Le aziende nazionali, anziché cogliere quello che potrebbe essere un momento di vantaggio economico nei confronti di una competizione più ampia, in questo momento sono tutte attendiste. Ecco perché, curiosamente, come sottolinea Giuseppe Gorla, «la virtualizzazione e il cloud sono un motore che nasce dall’It e che sta spingendo le aziende a fare dell’altro e di più, e a non avere paura di affrontare il nuovo. Dal punto di vista tecnologico non ci sono problemi, e un’azienda come Accenture ha un ruolo importante nell’aiutare a superare le paure o le incognite di questo nuovo approccio. Contemporaneamente, però, trovo che ci sia un tema più ampio di business che deve maturare, e qui bisognerebbe guardare dentro le diverse industry per capire cosa significa questo nuovo fronte. Per esempio, se guardiamo al mondo bancario, ci sono di sicuro alcuni vincoli, nel mondo assicurativo il salto è già stato fatto, perché è stato costretto ad affrontare una relazione diretta con il mercato e quindi a rompere le intermediazioni. Se parliamo del manufacturing, o in generale del mondo produttivo, è evidente che alcune intermediazioni ancora non si riescono a eliminare e, probabilmente, si dovrà attendere una maturazione del contesto».
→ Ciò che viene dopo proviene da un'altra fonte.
File: config.mk
export PLATFORM = sky130hd
export DESIGN_NAME = decode
export DESIGN_NICKNAME = d
export VERILOG_FILES = /design/src/rtl/decode.sv
export SDC_FILE = /design/constraint.sdc
export NUM_CORES = 2
export LEC_CHECK = 0
export CORE_UTILIZATION = 54
export CTS_BUF_LIST = sky130_fd_sc_hd__clkbuf_8
export CTS_CLUSTER_SIZE = 16
export DETAILED_ROUTE_END_ITERATION = 10
export MAX_ROUTING_LAYER = met4
export PLACE_DENSITY = 0.72
export SLEW_MARGIN = 40
export SYNTH_ARGS = -nofsm -noshare
export SYNTH_HDL_FRONTEND = slang
export SYNTH_SLANG_ARGS = --single-unit
File: constraint.sdc
create_clock -name clock -period 3.1 [get_ports clock]
set_input_delay 0.62 -clock clock [delete_from_list [all_inputs] [get_ports clock]]
set_output_delay 0.62 -clock clock [all_outputs]
set_load 0.02 [all_outputs]
File: src/rtl/decode.sv
// RV32I decode stage: field/immediate extraction, 32x32 register file with write-back bypass, load-use stall.
// Latency: one cycle from IF_ID to the registered ID_EX outputs.
// Backpressure: combinational stall holds fetch for one cycle on a load-use pair; flush from execute overrides it.
module decode #(
  parameter int unsigned DATA_W  = 32,
  parameter logic [6:0]  LOAD_OP = 7'b0000011
) (
  input  logic              clock,
  input  logic              reset,
  input  logic [63:0]       IF_ID,
  input  logic              if_valid,
  input  logic              flush,
  input  logic              wb_en,
  input  logic [4:0]        wb_addr,
  input  logic [DATA_W-1:0] wb_data,
  output logic              stall,
  output logic              id_valid,
  output logic [31:0]       id_pc,
  output logic [DATA_W-1:0] id_rs1_data,
  output logic [DATA_W-1:0] id_rs2_data,
  output logic [31:0]       id_imm,
  output logic [4:0]        id_rs1,
  output logic [4:0]        id_rs2,
  output logic [4:0]        id_rd,
  output logic [6:0]        id_opcode,
  output logic [2:0]        id_funct3,
  output logic [6:0]        id_funct7,
  output logic              id_mem_read
);

  localparam logic [6:0] OP_LOAD   = 7'b0000011;
  localparam logic [6:0] OP_IMM    = 7'b0010011;
  localparam logic [6:0] OP_JALR   = 7'b1100111;
  localparam logic [6:0] OP_STORE  = 7'b0100011;
  localparam logic [6:0] OP_BRANCH = 7'b1100011;
  localparam logic [6:0] OP_LUI    = 7'b0110111;
  localparam logic [6:0] OP_AUIPC  = 7'b0010111;
  localparam logic [6:0] OP_JAL    = 7'b1101111;

  logic [31:0] inst;
  logic [6:0]  opcode;
  logic [4:0]  rd, rs1, rs2;
  logic [2:0]  funct3;
  logic [6:0]  funct7;
  logic [31:0] imm;
  logic [DATA_W-1:0] rs1_data, rs2_data;
  logic [DATA_W-1:0] rf_q [32];

  logic              valid_q, valid_d;
  logic [31:0]       pc_q, pc_d;
  logic [DATA_W-1:0] rs1_data_q, rs1_data_d, rs2_data_q, rs2_data_d;
  logic [31:0]       imm_q, imm_d;
  logic [4:0]        rs1_q, rs1_d, rs2_q, rs2_d, rd_q, rd_d;
  logic [6:0]        opcode_q, opcode_d, funct7_q, funct7_d;
  logic [2:0]        funct3_q, funct3_d;
  logic              mem_read_q, mem_read_d;

  assign inst   = IF_ID[31:0];
  assign opcode = inst[6:0];
  assign rd     = inst[11:7];
  assign funct3 = inst[14:12];
  assign rs1    = inst[19:15];
  assign rs2    = inst[24:20];
  assign funct7 = inst[31:25];

  always_comb begin
    imm = '0;
    case (opcode)
      OP_LOAD, OP_IMM, OP_JALR: imm = {{20{inst[31]}}, inst[31:20]};
      OP_STORE:                 imm = {{20{inst[31]}}, inst[31:25], inst[11:7]};
      OP_BRANCH:                imm = {{19{inst[31]}}, inst[31], inst[7], inst[30:25], inst[11:8], 1'b0};
      OP_LUI, OP_AUIPC:         imm = {inst[31:12], 12'b0};
      OP_JAL:                   imm = {{11{inst[31]}}, inst[31], inst[19:12], inst[20], inst[30:21], 1'b0};
      default:                  imm = '0;
    endcase
  end

  // Write-back in the same cycle wins over the stored value so no extra hazard stall is needed.
  always_comb begin
    rs1_data = '0;
    rs2_data = '0;
    if (rs1 != 5'd0) rs1_data = (wb_en && wb_addr == rs1) ? wb_data : rf_q[rs1];
    if (rs2 != 5'd0) rs2_data = (wb_en && wb_addr == rs2) ? wb_data : rf_q[rs2];
  end

  assign stall = reset & if_valid & valid_q & mem_read_q & (rd_q != 5'd0) &
                 ((rd_q == rs1) | (rd_q == rs2)) & ~flush;

  always_ff @(posedge clock or negedge reset) begin
    if (!reset) begin
      for (int i = 0; i < 32; i++) rf_q[i] <= '0;
    end else if (wb_en && wb_addr != 5'd0) begin
      rf_q[wb_addr] <= wb_data;
    end
  end

  always_comb begin
    valid_d    = 1'b0;
    pc_d       = '0;
    rs1_data_d = '0;
    rs2_data_d = '0;
    imm_d      = '0;
    rs1_d      = '0;
    rs2_d      = '0;
    rd_d       = '0;
    opcode_d   = '0;
    funct3_d   = '0;
    funct7_d   = '0;
    mem_read_d = 1'b0;
    if (!flush && !stall && if_valid) begin
      valid_d    = 1'b1;
      pc_d       = IF_ID[63:32];
      rs1_data_d = rs1_data;
      rs2_data_d = rs2_data;
      imm_d      = imm;
      rs1_d      = rs1;
      rs2_d      = rs2;
      rd_d       = rd;
      opcode_d   = opcode;
      funct3_d   = funct3;
      funct7_d   = funct7;
      mem_read_d = (opcode == LOAD_OP);
    end
  end

  always_ff @(posedge clock or negedge reset) begin
    if (!reset) begin
      valid_q    <= 1'b0;
      pc_q       <= '0;
      rs1_data_q <= '0;
      rs2_data_q <= '0;
      imm_q      <= '0;
      rs1_q      <= '0;
      rs2_q      <= '0;
      rd_q       <= '0;
      opcode_q   <= '0;
      funct3_q   <= '0;
      funct7_q   <= '0;
      mem_read_q <= 1'b0;
    end else begin
      valid_q    <= valid_d;
      pc_q       <= pc_d;
      rs1_data_q <= rs1_data_d;
      rs2_data_q <= rs2_data_d;
      imm_q      <= imm_d;
      rs1_q      <= rs1_d;
      rs2_q      <= rs2_d;
      rd_q       <= rd_d;
      opcode_q   <= opcode_d;
      funct3_q   <= funct3_d;
      funct7_q   <= funct7_d;
      mem_read_q <= mem_read_d;
    end
  end

  assign id_valid    = valid_q;
  assign id_pc       = pc_q;
  assign id_rs1_data = rs1_data_q;
  assign id_rs2_data = rs2_data_q;
  assign id_imm      = imm_q;
  assign id_rs1      = rs1_q;
  assign id_rs2      = rs2_q;
  assign id_rd       = rd_q;
  assign id_opcode   = opcode_q;
  assign id_funct3   = funct3_q;
  assign id_funct7   = funct7_q;
  assign id_mem_read = mem_read_q;

endmodule
## config.mk

```make
export PLATFORM = sky130hd
export DESIGN_NAME = vmem_seq_flat
export DESIGN_NICKNAME = d
export VERILOG_FILES = /design/src/rtl/vp_pkg.sv /design/src/rtl/vmem_seq_if.sv /design/src/rtl/vmem_addr_gen.sv /design/src/rtl/vmem_seq.sv /design/src/flat_wrapper.sv
export SDC_FILE = /design/constraint.sdc
export NUM_CORES = 1
export LEC_CHECK = 0
export BUFFER_PORTS_ARGS = -buffer_cell sky130_fd_sc_hd__buf_2
export CAP_MARGIN = 20
export CORE_AREA = 3 3 81 83
export CTS_BUF_LIST = sky130_fd_sc_hd__clkbuf_4
export DETAILED_ROUTE_END_ITERATION = 16
export DIE_AREA = 0 0 84 86
export PLACE_DENSITY = 0.7
export SLEW_MARGIN = 20
export SYNTH_ARGS = -nofsm -noshare
export SYNTH_HDL_FRONTEND = slang
export SYNTH_HIERARCHICAL = 1
export SYNTH_SLANG_ARGS = --single-unit
export TNS_END_PERCENT = 1
```

## constraint.sdc

```tcl
create_clock -name clk -period 1.93 [get_ports clk]
set_input_delay 0.386 -clock clk [delete_from_list [all_inputs] [get_ports clk]]
set_output_delay 0.386 -clock clk [all_outputs]
set_load 0.05 [all_outputs]
```
==> src/rtl/ncl_completion.sv <==
// Completion detector for an N-digit dual-rail vector: all DATA, all NULL, any illegal.
module ncl_completion
    import ncl_pkg::*;
#(
    parameter int unsigned N = 6
) (
    input  dual_rail_logic [N-1:0] din,
    output logic                   all_data,
    output logic                   all_null,
    output logic                   any_illegal
);

    always_comb begin
        all_data    = 1'b1;
        all_null    = 1'b1;
        any_illegal = 1'b0;
        for (int i = 0; i < int'(N); i++) begin
            if (din[i].rail1 == din[i].rail0) all_data = 1'b0;
            if (din[i] != DR_NULL)            all_null = 1'b0;
            if (din[i] == DR_ILLEGAL)         any_illegal = 1'b1;
        end
    end

endmodule

==> src/rtl/ncl_seq_mult.sv <==
// W-digit dual-rail shift-add multiplier with four-phase Ki/Ko handshake.
// Optional debug taps on latched operands and accumulator: define NCL_SEQMULT_DBG_EN.
module ncl_seq_mult
    import ncl_pkg::*;
#(
    parameter int unsigned W = 3
) (
    input  logic                     clk,
    input  logic                     rst,
    input  dual_rail_logic [W-1:0]   Ai,
    input  dual_rail_logic [W-1:0]   Bi,
    input  logic                     Ki,
    output dual_rail_logic [2*W-1:0] Po,
    output logic                     Ko,
    output logic                     err
`ifdef NCL_SEQMULT_DBG_EN
    ,
    output dual_rail_logic [W-1:0]   dbg_A,
    output dual_rail_logic [W-1:0]   dbg_B,
    output dual_rail_logic [2*W-1:0] dbg_M
`endif
);

    localparam int unsigned PW = 2 * W;
    localparam int unsigned CW = $clog2(W);

    dual_rail_logic [PW-1:0] ab_dr;
    logic all_data, all_null, any_illegal;

    mult_state_e state_q, state_d;
    logic load, step, emit, retire;

    logic [W-1:0]  a_bits, b_bits;
    logic [W-1:0]  a_q, b_q;
    logic [PW-1:0] acc_q, acc_d;
    logic [CW-1:0] cnt_q, cnt_d;

    dual_rail_logic [PW-1:0] po_q, po_data;
    logic ko_q, err_q;

    assign ab_dr = {Ai, Bi};

    ncl_completion #(.N(PW)) u_completion (
        .din         (ab_dr),
        .all_data    (all_data),
        .all_null    (all_null),
        .any_illegal (any_illegal)
    );

    // Operand values, only latched on a complete DATA word.
    always_comb begin
        a_bits = '0;
        b_bits = '0;
        for (int i = 0; i < int'(W); i++) begin
            a_bits[i] = dr_decode(Ai[i]);
            b_bits[i] = dr_decode(Bi[i]);
        end
    end

    always_ff @(posedge clk) begin
        if (rst) state_q <= ST_IDLE;
        else     state_q <= state_d;
    end

    always_comb begin
        state_d = state_q;
        load    = 1'b0;
        step    = 1'b0;
        emit    = 1'b0;
        retire  = 1'b0;
        unique case (state_q)
            ST_IDLE: begin
                if (all_data) begin
                    load    = 1'b1;
                    state_d = ST_MUL;
                end
            end
            ST_MUL: begin
                step = 1'b1;
                if (cnt_q == CW'(W - 1)) state_d = ST_WAIT;
            end
            ST_WAIT: begin
                if (Ki) begin
                    emit    = 1'b1;
                    state_d = ST_HOLD;
                end
            end
            ST_HOLD: begin
                if (!Ki && all_null) begin
                    retire  = 1'b1;
                    state_d = ST_IDLE;
                end
            end
            default: state_d = ST_IDLE;
        endcase
    end

    // One partial product per MUL cycle, LSB of B first.
    always_comb begin
        acc_d = acc_q;
        cnt_d = cnt_q;
        if (load) begin
            acc_d = '0;
            cnt_d = '0;
        end else if (step) begin
            if (b_q[cnt_q]) acc_d = acc_q + (PW'(a_q) << cnt_q);
            cnt_d = cnt_q + CW'(1);
        end
    end

    always_comb begin
        po_data = '0;
        for (int i = 0; i < int'(PW); i++) po_data[i] = dr_encode(acc_q[i]);
    end

    always_ff @(posedge clk) begin
        if (rst) begin
            a_q   <= '0;
            b_q   <= '0;
            acc_q <= '0;
            cnt_q <= '0;
            po_q  <= '0;
            ko_q  <= 1'b1;
            err_q <= 1'b0;
        end else begin
            acc_q <= acc_d;
            cnt_q <= cnt_d;
            if (any_illegal) err_q <= 1'b1;
            if (load) begin
                a_q  <= a_bits;
                b_q  <= b_bits;
                ko_q <= 1'b0;
            end
            // Whole word switches in one edge, so Po is never mixed DATA/NULL.
            if (emit) po_q <= po_data;
            if (retire) begin
                po_q <= '0;
                ko_q <= 1'b1;
            end
        end
    end

    assign Po  = po_q;
    assign Ko  = ko_q;
    assign err = err_q;

`ifdef NCL_SEQMULT_DBG_EN
    dual_rail_logic [W-1:0]  dbg_a_q, dbg_b_q;
    dual_rail_logic [PW-1:0] dbg_m_q, m_enc;

    always_comb begin
        m_enc = '0;
        for (int i = 0; i < int'(PW); i++) m_enc[i] = dr_encode(acc_d[i]);
    end

    always_ff @(posedge clk) begin
        if (rst) begin
            dbg_a_q <= '0;
            dbg_b_q <= '0;
            dbg_m_q <= '0;
        end else begin
            if (load) begin
                dbg_a_q <= Ai;
                dbg_b_q <= Bi;
            end
            if (load || step) dbg_m_q <= m_enc;
        end
    end

    assign dbg_A = dbg_a_q;
    assign dbg_B = dbg_b_q;
    assign dbg_M = dbg_m_q;
`endif

endmodule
Gorla sottolinea inoltre che Accenture ha cambiato approccio nell’affrontare questo tipo di attività: «Oggi sempre più con il cliente partiamo con il definire qual è la baseline dei costi attuali, ci impegniamo su un obiettivo di risparmio e lo garantiamo al cliente, che ci paga in base agli obiettivi raggiunti e quindi condividiamo con lui il rischio del progetto ma anche i ritorni. Peraltro, è evidente che il cliente ha sempre anche l’alternativa di coinvolgere un hardware vendor, il che significa interpretare il progetto da un puro punto di vista tecnologico, però spesso i livelli di saving che si raggiungono non sono quelli che si possono ottenere là dove c’è una visione più ampia, come può essere quella che noi offriamo, in quanto il progetto che presentiamo non è mai solo tecnologico ma tocca l’organizzazione di tutti i processi It, che devono essere in linea con il business. Peraltro, le applicazioni che avrebbero dovuto trascinare questo mondo di servizi, di fatto, hanno avuto un’inerzia interna spaventosa, e quindi oggi l’infrastruttura le ha scavalcate e trascina i servizi. Quindi i veri saving si ottengono riallocando in modo corretto le applicazioni sulla struttura virtualizzata, ma così facendo si induce il mondo applicativo, che per primo ha insegnato questi principi, ad applicarli a casa sua e a ripensare l’applicazione stessa, aprendosi a componenti esterni, anche per una questione di costi. La stessa rete, che è sempre vissuta in un concetto di installazione di prodotti nudi e crudi, oggi sta cambiando, perché sulla rete possono transitare dei servizi e chi gestisce la rete si ritrova oggi una complessità che è pari a chi gestiva l’It tradizionale». Secondo il manager oggi c’è una grande opportunità in atto da cavalcare, ma in Italia persiste un’inerzia che è dovuta a un problema storico: il mancato dialogo tra la struttura It e il business. «In molti contesti – osserva – l’It non è abituata a spingere e a promuovere nuove idee, mentre è valutata e premiata per l’affidabilità con cui esegue i servizi. Questa situazione deve essere ribaltata e in azienda ci deve essere la disponibilità e la flessibilità ad affrontare il nuovo anche quando viene dall’It».